■ Data for processing:
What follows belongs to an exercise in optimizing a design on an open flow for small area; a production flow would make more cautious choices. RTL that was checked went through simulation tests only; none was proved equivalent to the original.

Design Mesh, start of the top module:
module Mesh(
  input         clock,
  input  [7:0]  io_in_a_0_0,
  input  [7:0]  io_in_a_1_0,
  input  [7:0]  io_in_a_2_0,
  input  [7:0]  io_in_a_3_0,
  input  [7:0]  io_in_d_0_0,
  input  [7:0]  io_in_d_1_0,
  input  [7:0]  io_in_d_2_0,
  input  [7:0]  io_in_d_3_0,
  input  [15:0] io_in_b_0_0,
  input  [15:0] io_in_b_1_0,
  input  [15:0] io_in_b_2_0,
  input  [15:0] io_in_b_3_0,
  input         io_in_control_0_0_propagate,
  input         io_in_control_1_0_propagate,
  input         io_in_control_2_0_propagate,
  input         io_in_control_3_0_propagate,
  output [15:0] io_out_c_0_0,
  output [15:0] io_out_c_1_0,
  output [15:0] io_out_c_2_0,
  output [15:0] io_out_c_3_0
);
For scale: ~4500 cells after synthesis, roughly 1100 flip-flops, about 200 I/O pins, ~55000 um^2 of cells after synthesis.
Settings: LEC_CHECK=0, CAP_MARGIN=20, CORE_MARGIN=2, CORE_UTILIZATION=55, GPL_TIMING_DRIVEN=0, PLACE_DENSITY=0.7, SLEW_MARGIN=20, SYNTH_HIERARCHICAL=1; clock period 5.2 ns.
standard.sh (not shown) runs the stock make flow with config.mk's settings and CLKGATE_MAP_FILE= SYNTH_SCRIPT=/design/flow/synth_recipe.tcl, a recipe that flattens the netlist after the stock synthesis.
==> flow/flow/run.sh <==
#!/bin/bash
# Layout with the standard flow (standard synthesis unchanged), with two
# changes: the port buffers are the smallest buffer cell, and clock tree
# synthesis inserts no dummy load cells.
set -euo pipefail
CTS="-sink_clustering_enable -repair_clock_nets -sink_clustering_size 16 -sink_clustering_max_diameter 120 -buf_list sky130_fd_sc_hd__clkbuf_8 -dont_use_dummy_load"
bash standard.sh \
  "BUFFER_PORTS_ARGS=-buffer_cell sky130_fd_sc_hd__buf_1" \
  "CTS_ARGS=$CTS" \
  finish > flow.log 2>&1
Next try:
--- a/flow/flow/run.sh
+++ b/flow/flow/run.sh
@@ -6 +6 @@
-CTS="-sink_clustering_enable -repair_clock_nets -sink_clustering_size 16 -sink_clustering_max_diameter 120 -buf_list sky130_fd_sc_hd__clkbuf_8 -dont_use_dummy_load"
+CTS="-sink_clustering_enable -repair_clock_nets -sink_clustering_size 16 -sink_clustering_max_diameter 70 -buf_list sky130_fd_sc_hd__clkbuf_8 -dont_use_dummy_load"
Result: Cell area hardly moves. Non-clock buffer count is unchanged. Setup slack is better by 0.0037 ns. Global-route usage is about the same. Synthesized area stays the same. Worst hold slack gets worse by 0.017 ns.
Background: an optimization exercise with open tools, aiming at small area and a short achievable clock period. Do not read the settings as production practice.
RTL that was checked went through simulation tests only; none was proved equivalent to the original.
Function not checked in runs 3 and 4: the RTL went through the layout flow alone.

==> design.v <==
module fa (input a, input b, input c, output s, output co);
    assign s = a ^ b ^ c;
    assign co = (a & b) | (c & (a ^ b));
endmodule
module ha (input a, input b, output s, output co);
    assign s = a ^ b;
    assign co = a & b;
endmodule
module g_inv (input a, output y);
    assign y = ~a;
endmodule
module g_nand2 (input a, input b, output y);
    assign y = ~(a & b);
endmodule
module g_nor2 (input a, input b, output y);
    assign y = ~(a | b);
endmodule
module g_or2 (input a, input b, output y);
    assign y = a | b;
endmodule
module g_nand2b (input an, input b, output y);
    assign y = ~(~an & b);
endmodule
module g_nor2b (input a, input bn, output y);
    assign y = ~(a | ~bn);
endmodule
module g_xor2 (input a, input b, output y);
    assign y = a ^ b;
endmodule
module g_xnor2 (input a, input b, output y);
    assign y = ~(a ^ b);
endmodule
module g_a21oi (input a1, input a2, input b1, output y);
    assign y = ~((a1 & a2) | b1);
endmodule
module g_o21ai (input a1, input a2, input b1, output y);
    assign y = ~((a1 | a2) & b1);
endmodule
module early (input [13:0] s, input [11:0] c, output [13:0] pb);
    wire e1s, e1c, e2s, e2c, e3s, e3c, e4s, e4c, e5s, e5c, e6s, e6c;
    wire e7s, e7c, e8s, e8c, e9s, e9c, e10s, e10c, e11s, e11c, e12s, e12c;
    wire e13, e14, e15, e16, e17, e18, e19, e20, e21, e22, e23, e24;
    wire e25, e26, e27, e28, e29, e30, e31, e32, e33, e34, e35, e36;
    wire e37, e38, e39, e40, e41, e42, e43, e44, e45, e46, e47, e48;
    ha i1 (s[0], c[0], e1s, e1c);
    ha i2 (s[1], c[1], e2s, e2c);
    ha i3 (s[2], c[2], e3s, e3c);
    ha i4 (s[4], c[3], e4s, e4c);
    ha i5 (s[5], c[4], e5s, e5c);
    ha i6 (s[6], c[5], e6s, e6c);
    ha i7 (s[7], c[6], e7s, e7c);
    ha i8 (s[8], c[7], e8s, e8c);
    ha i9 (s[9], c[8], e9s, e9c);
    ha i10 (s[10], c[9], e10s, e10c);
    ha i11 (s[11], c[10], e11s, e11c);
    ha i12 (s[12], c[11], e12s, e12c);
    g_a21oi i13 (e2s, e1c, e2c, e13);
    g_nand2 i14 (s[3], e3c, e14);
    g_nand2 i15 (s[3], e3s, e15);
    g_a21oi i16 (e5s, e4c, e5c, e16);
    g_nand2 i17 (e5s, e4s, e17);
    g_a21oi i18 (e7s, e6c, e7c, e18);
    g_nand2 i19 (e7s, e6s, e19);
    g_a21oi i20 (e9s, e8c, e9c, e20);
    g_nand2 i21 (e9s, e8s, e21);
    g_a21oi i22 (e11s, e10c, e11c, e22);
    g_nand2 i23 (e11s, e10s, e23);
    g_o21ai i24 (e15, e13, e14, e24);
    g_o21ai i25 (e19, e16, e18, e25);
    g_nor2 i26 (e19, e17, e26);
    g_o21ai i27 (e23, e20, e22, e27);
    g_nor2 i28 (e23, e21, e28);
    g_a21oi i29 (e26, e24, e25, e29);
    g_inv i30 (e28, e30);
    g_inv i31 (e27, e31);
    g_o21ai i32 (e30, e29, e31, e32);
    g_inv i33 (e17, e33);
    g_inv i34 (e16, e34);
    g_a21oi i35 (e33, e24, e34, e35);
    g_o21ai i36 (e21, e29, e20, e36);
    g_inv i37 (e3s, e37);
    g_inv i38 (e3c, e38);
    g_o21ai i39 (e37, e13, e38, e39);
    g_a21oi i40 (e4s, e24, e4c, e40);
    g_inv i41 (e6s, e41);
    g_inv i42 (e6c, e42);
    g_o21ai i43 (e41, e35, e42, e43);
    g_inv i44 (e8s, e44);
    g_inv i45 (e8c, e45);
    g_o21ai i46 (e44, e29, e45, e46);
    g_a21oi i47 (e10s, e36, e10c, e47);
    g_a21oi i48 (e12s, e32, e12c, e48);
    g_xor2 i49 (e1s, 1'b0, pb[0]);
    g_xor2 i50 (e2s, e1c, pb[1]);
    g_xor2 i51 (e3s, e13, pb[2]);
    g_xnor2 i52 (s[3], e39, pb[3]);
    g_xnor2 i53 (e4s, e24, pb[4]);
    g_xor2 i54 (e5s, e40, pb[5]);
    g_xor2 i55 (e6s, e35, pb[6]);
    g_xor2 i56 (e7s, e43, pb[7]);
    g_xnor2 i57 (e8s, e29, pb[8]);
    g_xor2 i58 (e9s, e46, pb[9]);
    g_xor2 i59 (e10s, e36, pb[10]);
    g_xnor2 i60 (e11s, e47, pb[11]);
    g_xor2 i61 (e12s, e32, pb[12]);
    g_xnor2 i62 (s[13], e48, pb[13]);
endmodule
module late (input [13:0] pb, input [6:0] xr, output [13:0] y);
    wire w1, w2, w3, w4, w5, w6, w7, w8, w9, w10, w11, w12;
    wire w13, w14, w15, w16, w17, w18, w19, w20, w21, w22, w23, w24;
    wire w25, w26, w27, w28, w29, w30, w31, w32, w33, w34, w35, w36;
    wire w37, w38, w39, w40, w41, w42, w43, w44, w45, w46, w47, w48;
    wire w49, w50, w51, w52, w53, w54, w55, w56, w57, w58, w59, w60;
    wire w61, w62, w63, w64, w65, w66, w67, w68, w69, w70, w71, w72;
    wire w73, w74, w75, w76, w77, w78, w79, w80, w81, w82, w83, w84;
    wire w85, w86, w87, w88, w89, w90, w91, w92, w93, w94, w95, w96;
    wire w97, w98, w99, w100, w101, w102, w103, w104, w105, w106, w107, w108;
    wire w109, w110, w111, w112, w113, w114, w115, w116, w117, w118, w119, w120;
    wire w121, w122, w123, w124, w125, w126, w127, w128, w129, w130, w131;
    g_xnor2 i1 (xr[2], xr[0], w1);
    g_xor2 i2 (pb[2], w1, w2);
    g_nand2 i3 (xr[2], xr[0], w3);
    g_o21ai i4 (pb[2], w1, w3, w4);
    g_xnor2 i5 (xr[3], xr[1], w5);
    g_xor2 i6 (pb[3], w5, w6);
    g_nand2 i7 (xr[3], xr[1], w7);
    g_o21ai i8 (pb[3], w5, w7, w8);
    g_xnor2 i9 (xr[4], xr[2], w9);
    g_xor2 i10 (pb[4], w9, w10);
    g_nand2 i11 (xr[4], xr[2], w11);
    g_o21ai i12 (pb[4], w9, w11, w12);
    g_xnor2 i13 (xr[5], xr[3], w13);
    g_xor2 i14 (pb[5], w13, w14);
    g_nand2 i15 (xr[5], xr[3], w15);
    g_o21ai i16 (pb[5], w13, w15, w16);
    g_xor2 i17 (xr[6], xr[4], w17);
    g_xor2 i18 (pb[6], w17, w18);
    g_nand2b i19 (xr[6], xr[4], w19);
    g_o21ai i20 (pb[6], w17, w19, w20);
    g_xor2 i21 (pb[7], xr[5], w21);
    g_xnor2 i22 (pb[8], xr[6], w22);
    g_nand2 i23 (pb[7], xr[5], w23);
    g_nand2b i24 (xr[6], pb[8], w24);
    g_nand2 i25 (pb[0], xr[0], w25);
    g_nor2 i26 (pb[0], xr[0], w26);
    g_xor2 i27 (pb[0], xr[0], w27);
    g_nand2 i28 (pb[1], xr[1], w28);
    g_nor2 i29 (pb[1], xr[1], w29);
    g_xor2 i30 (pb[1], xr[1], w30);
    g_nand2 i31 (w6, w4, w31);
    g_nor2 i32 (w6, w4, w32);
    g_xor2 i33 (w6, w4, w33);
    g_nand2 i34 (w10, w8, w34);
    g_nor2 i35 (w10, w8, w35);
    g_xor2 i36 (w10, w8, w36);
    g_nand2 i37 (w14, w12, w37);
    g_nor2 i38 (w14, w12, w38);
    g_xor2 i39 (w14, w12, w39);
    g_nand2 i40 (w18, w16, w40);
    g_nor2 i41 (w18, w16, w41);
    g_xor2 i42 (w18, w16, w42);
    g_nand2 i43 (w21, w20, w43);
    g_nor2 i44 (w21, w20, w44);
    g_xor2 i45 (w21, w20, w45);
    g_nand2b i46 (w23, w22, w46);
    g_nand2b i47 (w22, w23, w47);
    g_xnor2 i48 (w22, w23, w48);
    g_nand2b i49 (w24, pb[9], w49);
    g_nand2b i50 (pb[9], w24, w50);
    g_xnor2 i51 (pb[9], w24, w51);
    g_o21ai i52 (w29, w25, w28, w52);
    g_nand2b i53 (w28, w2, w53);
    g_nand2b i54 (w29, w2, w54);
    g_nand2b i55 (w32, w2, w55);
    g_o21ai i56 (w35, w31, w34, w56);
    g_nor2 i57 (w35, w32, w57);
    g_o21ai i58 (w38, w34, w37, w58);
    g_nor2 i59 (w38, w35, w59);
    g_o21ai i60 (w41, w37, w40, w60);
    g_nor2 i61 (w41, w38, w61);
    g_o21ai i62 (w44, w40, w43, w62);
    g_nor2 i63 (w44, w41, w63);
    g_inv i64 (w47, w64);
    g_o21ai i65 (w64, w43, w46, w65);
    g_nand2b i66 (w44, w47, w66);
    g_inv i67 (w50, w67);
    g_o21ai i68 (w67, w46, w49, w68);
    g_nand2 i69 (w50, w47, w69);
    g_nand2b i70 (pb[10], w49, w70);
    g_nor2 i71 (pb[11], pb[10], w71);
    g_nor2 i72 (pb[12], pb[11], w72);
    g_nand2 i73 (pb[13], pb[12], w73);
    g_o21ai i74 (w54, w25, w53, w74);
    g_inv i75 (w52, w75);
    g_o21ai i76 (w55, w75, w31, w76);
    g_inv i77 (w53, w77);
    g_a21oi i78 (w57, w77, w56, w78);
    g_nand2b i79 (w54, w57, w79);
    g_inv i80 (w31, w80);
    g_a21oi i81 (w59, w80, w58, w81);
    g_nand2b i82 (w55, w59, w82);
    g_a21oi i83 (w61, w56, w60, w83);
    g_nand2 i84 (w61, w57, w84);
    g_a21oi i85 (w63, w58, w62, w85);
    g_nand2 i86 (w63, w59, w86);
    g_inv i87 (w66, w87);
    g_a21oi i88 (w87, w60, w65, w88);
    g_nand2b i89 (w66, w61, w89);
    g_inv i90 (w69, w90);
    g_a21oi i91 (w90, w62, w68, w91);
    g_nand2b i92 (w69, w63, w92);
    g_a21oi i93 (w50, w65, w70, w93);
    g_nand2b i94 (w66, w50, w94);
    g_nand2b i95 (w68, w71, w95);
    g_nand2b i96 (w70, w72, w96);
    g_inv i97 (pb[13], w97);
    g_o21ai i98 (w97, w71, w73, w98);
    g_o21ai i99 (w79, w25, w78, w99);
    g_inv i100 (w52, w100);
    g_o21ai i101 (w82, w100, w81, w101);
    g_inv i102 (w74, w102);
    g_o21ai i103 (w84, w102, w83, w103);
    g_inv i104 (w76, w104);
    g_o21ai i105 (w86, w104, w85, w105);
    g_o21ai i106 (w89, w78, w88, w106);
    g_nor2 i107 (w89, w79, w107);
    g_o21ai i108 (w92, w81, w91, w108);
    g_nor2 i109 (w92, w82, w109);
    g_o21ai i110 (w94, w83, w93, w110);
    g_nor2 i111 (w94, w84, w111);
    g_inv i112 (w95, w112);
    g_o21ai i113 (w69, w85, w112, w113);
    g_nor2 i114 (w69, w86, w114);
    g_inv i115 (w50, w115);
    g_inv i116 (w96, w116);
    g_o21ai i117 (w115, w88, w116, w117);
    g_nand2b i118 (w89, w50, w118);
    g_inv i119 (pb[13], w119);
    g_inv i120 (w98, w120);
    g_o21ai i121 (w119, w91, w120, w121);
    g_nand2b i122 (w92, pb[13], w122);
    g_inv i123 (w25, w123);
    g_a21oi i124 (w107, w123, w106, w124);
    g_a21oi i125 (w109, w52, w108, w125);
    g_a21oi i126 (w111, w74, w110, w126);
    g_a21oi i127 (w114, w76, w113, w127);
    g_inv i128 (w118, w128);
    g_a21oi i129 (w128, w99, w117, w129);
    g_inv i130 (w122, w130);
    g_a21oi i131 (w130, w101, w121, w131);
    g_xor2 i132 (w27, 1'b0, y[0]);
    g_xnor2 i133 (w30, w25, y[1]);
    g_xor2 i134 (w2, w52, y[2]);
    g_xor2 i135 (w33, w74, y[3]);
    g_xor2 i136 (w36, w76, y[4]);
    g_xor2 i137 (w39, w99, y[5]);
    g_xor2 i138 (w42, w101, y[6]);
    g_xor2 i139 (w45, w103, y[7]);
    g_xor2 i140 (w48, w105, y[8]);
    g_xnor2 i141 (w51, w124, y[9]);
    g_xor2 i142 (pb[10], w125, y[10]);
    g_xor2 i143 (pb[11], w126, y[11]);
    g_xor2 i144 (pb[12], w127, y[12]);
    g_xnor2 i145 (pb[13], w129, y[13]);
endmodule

■ What is expected: Take the entries above and return only the lines from the one with "g_xor2 i45 (w21, w20, w45);" to the one with "g_o21ai i101 (w82, w100, w81, w101);", both included, unchanged.

■ Result of the exercise:
    g_xor2 i45 (w21, w20, w45);
    g_nand2b i46 (w23, w22, w46);
    g_nand2b i47 (w22, w23, w47);
    g_xnor2 i48 (w22, w23, w48);
    g_nand2b i49 (w24, pb[9], w49);
    g_nand2b i50 (pb[9], w24, w50);
    g_xnor2 i51 (pb[9], w24, w51);
    g_o21ai i52 (w29, w25, w28, w52);
    g_nand2b i53 (w28, w2, w53);
    g_nand2b i54 (w29, w2, w54);
    g_nand2b i55 (w32, w2, w55);
    g_o21ai i56 (w35, w31, w34, w56);
    g_nor2 i57 (w35, w32, w57);
    g_o21ai i58 (w38, w34, w37, w58);
    g_nor2 i59 (w38, w35, w59);
    g_o21ai i60 (w41, w37, w40, w60);
    g_nor2 i61 (w41, w38, w61);
    g_o21ai i62 (w44, w40, w43, w62);
    g_nor2 i63 (w44, w41, w63);
    g_inv i64 (w47, w64);
    g_o21ai i65 (w64, w43, w46, w65);
    g_nand2b i66 (w44, w47, w66);
    g_inv i67 (w50, w67);
    g_o21ai i68 (w67, w46, w49, w68);
    g_nand2 i69 (w50, w47, w69);
    g_nand2b i70 (pb[10], w49, w70);
    g_nor2 i71 (pb[11], pb[10], w71);
    g_nor2 i72 (pb[12], pb[11], w72);
    g_nand2 i73 (pb[13], pb[12], w73);
    g_o21ai i74 (w54, w25, w53, w74);
    g_inv i75 (w52, w75);
    g_o21ai i76 (w55, w75, w31, w76);
    g_inv i77 (w53, w77);
    g_a21oi i78 (w57, w77, w56, w78);
    g_nand2b i79 (w54, w57, w79);
    g_inv i80 (w31, w80);
    g_a21oi i81 (w59, w80, w58, w81);
    g_nand2b i82 (w55, w59, w82);
    g_a21oi i83 (w61, w56, w60, w83);
    g_nand2 i84 (w61, w57, w84);
    g_a21oi i85 (w63, w58, w62, w85);
    g_nand2 i86 (w63, w59, w86);
    g_inv i87 (w66, w87);
    g_a21oi i88 (w87, w60, w65, w88);
    g_nand2b i89 (w66, w61, w89);
    g_inv i90 (w69, w90);
    g_a21oi i91 (w90, w62, w68, w91);
    g_nand2b i92 (w69, w63, w92);
    g_a21oi i93 (w50, w65, w70, w93);
    g_nand2b i94 (w66, w50, w94);
    g_nand2b i95 (w68, w71, w95);
    g_nand2b i96 (w70, w72, w96);
    g_inv i97 (pb[13], w97);
    g_o21ai i98 (w97, w71, w73, w98);
    g_o21ai i99 (w79, w25, w78, w99);
    g_inv i100 (w52, w100);
    g_o21ai i101 (w82, w100, w81, w101);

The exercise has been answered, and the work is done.